Saved entries:
-.-.-
==> flow/design.v <==
module Memoria_Mensagem (input [2:0] flag_mensagem,
		output reg [7:0] hex_1_00, hex_1_01, hex_1_02, hex_1_03, hex_1_04, hex_1_05, hex_1_06, hex_1_07, hex_1_08, hex_1_09, hex_1_10, hex_1_11, hex_1_12, hex_1_13, hex_1_14, hex_1_15,
		output reg [7:0] hex_2_00, hex_2_01, hex_2_02, hex_2_03, hex_2_04, hex_2_05, hex_2_06, hex_2_07, hex_2_08, hex_2_09, hex_2_10, hex_2_11, hex_2_12, hex_2_13, hex_2_14, hex_2_15
);
	always @ (flag_mensagem) begin
		case (flag_mensagem)
			3'b000: begin  
				hex_1_00 = 8'h00000020;
				hex_1_01 = 8'h00000020;
				hex_1_02 = 8'h00000020;
				hex_1_03 = 8'h00000020;
				hex_1_04 = 8'h00000020;
				hex_1_05 = 8'h00000020;
				hex_1_06 = 8'h00000020;
				hex_1_07 = 8'h00000020;
				hex_1_08 = 8'h00000020;
				hex_1_09 = 8'h00000020;
				hex_1_10 = 8'h00000020;
				hex_1_11 = 8'h00000020;
				hex_1_12 = 8'h00000020;
				hex_1_13 = 8'h00000020;
				hex_1_14 = 8'h00000020;
				hex_1_15 = 8'h00000020;
				hex_2_00 = 8'h00000020;
				hex_2_01 = 8'h00000020;
				hex_2_02 = 8'h00000020;
				hex_2_03 = 8'h00000020;
				hex_2_04 = 8'h00000020;
				hex_2_05 = 8'h00000020;
				hex_2_06 = 8'h00000020;
				hex_2_07 = 8'h00000020;
				hex_2_08 = 8'h00000020;
				hex_2_09 = 8'h00000020;
				hex_2_10 = 8'h00000020;
				hex_2_11 = 8'h00000020;
				hex_2_12 = 8'h00000020;
				hex_2_13 = 8'h00000020;
				hex_2_14 = 8'h00000020;
				hex_2_15 = 8'h00000020;
			end
			3'b001: begin  
				hex_1_00 = 8'h00000043;
				hex_1_01 = 8'h00000068;
				hex_1_02 = 8'h0000006f;
				hex_1_03 = 8'h00000076;
				hex_1_04 = 8'h00000065;
				hex_1_05 = 8'h0000006e;
				hex_1_06 = 8'h00000064;
				hex_1_07 = 8'h0000006f;
				hex_1_08 = 8'h00000020;
				hex_1_09 = 8'h00000021;
				hex_1_10 = 8'h00000020;
				hex_1_11 = 8'h00000020;
				hex_1_12 = 8'h00000020;
				hex_1_13 = 8'h00000020;
				hex_1_14 = 8'h00000020;
				hex_1_15 = 8'h00000020;
				hex_2_00 = 8'h00000020;
				hex_2_01 = 8'h00000020;
				hex_2_02 = 8'h00000020;
				hex_2_03 = 8'h00000020;
				hex_2_04 = 8'h00000020;
				hex_2_05 = 8'h00000020;
				hex_2_06 = 8'h00000020;
				hex_2_07 = 8'h00000020;
				hex_2_08 = 8'h00000020;
				hex_2_09 = 8'h00000020;
				hex_2_10 = 8'h00000020;
				hex_2_11 = 8'h00000020;
				hex_2_12 = 8'h00000020;
				hex_2_13 = 8'h00000020;
				hex_2_14 = 8'h00000020;
				hex_2_15 = 8'h00000020;
			end
			3'b010: begin  
				hex_1_00 = 8'h00000054;
				hex_1_01 = 8'h00000065;
				hex_1_02 = 8'h0000006d;
				hex_1_03 = 8'h00000070;
				hex_1_04 = 8'h0000006f;
				hex_1_05 = 8'h00000020;
				hex_1_06 = 8'h00000053;
				hex_1_07 = 8'h00000065;
				hex_1_08 = 8'h00000063;
				hex_1_09 = 8'h0000006f;
				hex_1_10 = 8'h00000020;
				hex_1_11 = 8'h00000021;
				hex_1_12 = 8'h00000020;
				hex_1_13 = 8'h00000020;
				hex_1_14 = 8'h00000020;
				hex_1_15 = 8'h00000020;
				hex_2_00 = 8'h00000020;
				hex_2_01 = 8'h00000020;
				hex_2_02 = 8'h00000020;
				hex_2_03 = 8'h00000020;
				hex_2_04 = 8'h00000020;
				hex_2_05 = 8'h00000020;
				hex_2_06 = 8'h00000020;
				hex_2_07 = 8'h00000020;
				hex_2_08 = 8'h00000020;
				hex_2_09 = 8'h00000020;
				hex_2_10 = 8'h00000020;
				hex_2_11 = 8'h00000020;
				hex_2_12 = 8'h00000020;
				hex_2_13 = 8'h00000020;
				hex_2_14 = 8'h00000020;
				hex_2_15 = 8'h00000020;
			end
			3'b011: begin  
				hex_1_00 = 8'h00000042;
				hex_1_01 = 8'h0000006c;
				hex_1_02 = 8'h00000075;
				hex_1_03 = 8'h00000065;
				hex_1_04 = 8'h00000074;
				hex_1_05 = 8'h0000006f;
				hex_1_06 = 8'h0000006f;
				hex_1_07 = 8'h00000074;
				hex_1_08 = 8'h00000068;
				hex_1_09 = 8'h0000003a;
				hex_1_10 = 8'h00000020;
				hex_1_11 = 8'h00000020;
				hex_1_12 = 8'h00000020;
				hex_1_13 = 8'h00000020;
				hex_1_14 = 8'h00000020;
				hex_1_15 = 8'h00000020;
				hex_2_00 = 8'h0000004f;
				hex_2_01 = 8'h0000006e;
				hex_2_02 = 8'h00000020;
				hex_2_03 = 8'h00000020;
				hex_2_04 = 8'h00000020;
				hex_2_05 = 8'h00000020;
				hex_2_06 = 8'h00000020;
				hex_2_07 = 8'h00000020;
				hex_2_08 = 8'h00000020;
				hex_2_09 = 8'h00000020;
				hex_2_10 = 8'h00000020;
				hex_2_11 = 8'h00000020;
				hex_2_12 = 8'h00000020;
				hex_2_13 = 8'h00000020;
				hex_2_14 = 8'h00000020;
				hex_2_15 = 8'h00000020;
			end
			3'b100: begin  
				hex_1_00 = 8'h00000042;
				hex_1_01 = 8'h0000006c;
				hex_1_02 = 8'h00000075;
				hex_1_03 = 8'h00000065;
				hex_1_04 = 8'h00000074;
				hex_1_05 = 8'h0000006f;
				hex_1_06 = 8'h0000006f;
				hex_1_07 = 8'h00000074;
				hex_1_08 = 8'h00000068;
				hex_1_09 = 8'h0000003a;
				hex_1_10 = 8'h00000020;
				hex_1_11 = 8'h00000020;
				hex_1_12 = 8'h00000020;
				hex_1_13 = 8'h00000020;
				hex_1_14 = 8'h00000020;
				hex_1_15 = 8'h00000020;
				hex_2_00 = 8'h0000004f;
				hex_2_01 = 8'h00000066;
				hex_2_02 = 8'h00000066;
				hex_2_03 = 8'h00000020;
				hex_2_04 = 8'h00000020;
				hex_2_05 = 8'h00000020;
				hex_2_06 = 8'h00000020;
				hex_2_07 = 8'h00000020;
				hex_2_08 = 8'h00000020;
				hex_2_09 = 8'h00000020;
				hex_2_10 = 8'h00000020;
				hex_2_11 = 8'h00000020;
				hex_2_12 = 8'h00000020;
				hex_2_13 = 8'h00000020;
				hex_2_14 = 8'h00000020;
				hex_2_15 = 8'h00000020;
			end
			3'b101: begin  
				hex_1_00 = 8'h00000053;
				hex_1_01 = 8'h00000065;
				hex_1_02 = 8'h0000006e;
				hex_1_03 = 8'h00000073;
				hex_1_04 = 8'h0000006f;
				hex_1_05 = 8'h00000072;
				hex_1_06 = 8'h00000020;
				hex_1_07 = 8'h00000064;
				hex_1_08 = 8'h00000065;
				hex_1_09 = 8'h00000073;
				hex_1_10 = 8'h0000006c;
				hex_1_11 = 8'h00000069;
				hex_1_12 = 8'h00000067;
				hex_1_13 = 8'h00000061;
				hex_1_14 = 8'h00000064;
				hex_1_15 = 8'h0000006f;
				hex_2_00 = 8'h00000042;
				hex_2_01 = 8'h0000006c;
				hex_2_02 = 8'h00000075;
				hex_2_03 = 8'h00000065;
				hex_2_04 = 8'h00000074;
				hex_2_05 = 8'h0000006f;
				hex_2_06 = 8'h0000006f;
				hex_2_07 = 8'h00000074;
				hex_2_08 = 8'h00000068;
				hex_2_09 = 8'h0000003a;
				hex_2_10 = 8'h00000020;
				hex_2_11 = 8'h0000004f;
				hex_2_12 = 8'h00000066;
				hex_2_13 = 8'h00000066;
				hex_2_14 = 8'h00000020;
				hex_2_15 = 8'h00000020;
			end
			3'b110: begin  
				hex_1_00 = 8'h00000042;
				hex_1_01 = 8'h0000006c;
				hex_1_02 = 8'h00000075;
				hex_1_03 = 8'h00000065;
				hex_1_04 = 8'h00000074;
				hex_1_05 = 8'h0000006f;
				hex_1_06 = 8'h0000006f;
				hex_1_07 = 8'h00000074;
				hex_1_08 = 8'h00000068;
				hex_1_09 = 8'h0000003a;
				hex_1_10 = 8'h00000020;
				hex_1_11 = 8'h00000020;
				hex_1_12 = 8'h00000020;
				hex_1_13 = 8'h00000020;
				hex_1_14 = 8'h00000020;
				hex_1_15 = 8'h00000020;
				hex_2_00 = 8'h00000052;
				hex_2_01 = 8'h00000065;
				hex_2_02 = 8'h00000073;
				hex_2_03 = 8'h00000065;
				hex_2_04 = 8'h00000074;
				hex_2_05 = 8'h00000021;
				hex_2_06 = 8'h00000020;
				hex_2_07 = 8'h00000020;
				hex_2_08 = 8'h00000020;
				hex_2_09 = 8'h00000020;
				hex_2_10 = 8'h00000020;
				hex_2_11 = 8'h00000020;
				hex_2_12 = 8'h00000020;
				hex_2_13 = 8'h00000020;
				hex_2_14 = 8'h00000020;
				hex_2_15 = 8'h00000020;
			end
			default: begin  
				hex_1_00 = 8'h00000020;
				hex_1_01 = 8'h00000020;
				hex_1_02 = 8'h00000020;
				hex_1_03 = 8'h00000020;
				hex_1_04 = 8'h00000020;
				hex_1_05 = 8'h00000020;
				hex_1_06 = 8'h00000020;
				hex_1_07 = 8'h00000020;
				hex_1_08 = 8'h00000020;
				hex_1_09 = 8'h00000020;
				hex_1_10 = 8'h00000020;
				hex_1_11 = 8'h00000020;
				hex_1_12 = 8'h00000020;
				hex_1_13 = 8'h00000020;
				hex_1_14 = 8'h00000020;
				hex_1_15 = 8'h00000020;
				hex_2_00 = 8'h00000020;
				hex_2_01 = 8'h00000020;
				hex_2_02 = 8'h00000020;
				hex_2_03 = 8'h00000020;
				hex_2_04 = 8'h00000020;
				hex_2_05 = 8'h00000020;
				hex_2_06 = 8'h00000020;
				hex_2_07 = 8'h00000020;
				hex_2_08 = 8'h00000020;
				hex_2_09 = 8'h00000020;
				hex_2_10 = 8'h00000020;
				hex_2_11 = 8'h00000020;
				hex_2_12 = 8'h00000020;
				hex_2_13 = 8'h00000020;
				hex_2_14 = 8'h00000020;
				hex_2_15 = 8'h00000020;
			end
		endcase
	end
endmodule
==> flow/run.sh <==
#!/bin/bash
# OpenROAD 26Q1-2900-gdf79404cd8, Yosys 0.63+post, stock flow scripts
make -C /OpenROAD-flow-scripts/flow DESIGN_CONFIG=/design/flow/config.mk WORK_HOME=/design/flow/orfs finish
==> flow/config.mk <==
export PLATFORM = sky130hd
export DESIGN_NAME = Memoria_Mensagem
export DESIGN_NICKNAME = Memoria_Mensagem
export VERILOG_FILES = /design/flow/design.v
export SDC_FILE = /design/flow/constraint.sdc
export NUM_CORES = 4
export LEC_CHECK = 1
export CORE_AREA = 10 10 108 108
export DIE_AREA = 0 0 118 118
==> flow/constraint.sdc <==
current_design Memoria_Mensagem

set clk_period 2.6
set clk_io_pct 0.2

create_clock -name clk0 -period $clk_period

set non_clock_inputs [all_inputs -no_clocks]
set_input_delay [expr $clk_period * $clk_io_pct] -clock clk0 $non_clock_inputs
set_output_delay [expr $clk_period * $clk_io_pct] -clock clk0 [all_outputs]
-.-.-
A count is needed of the lines above that hold the word "expr"; give that count and no other text.

2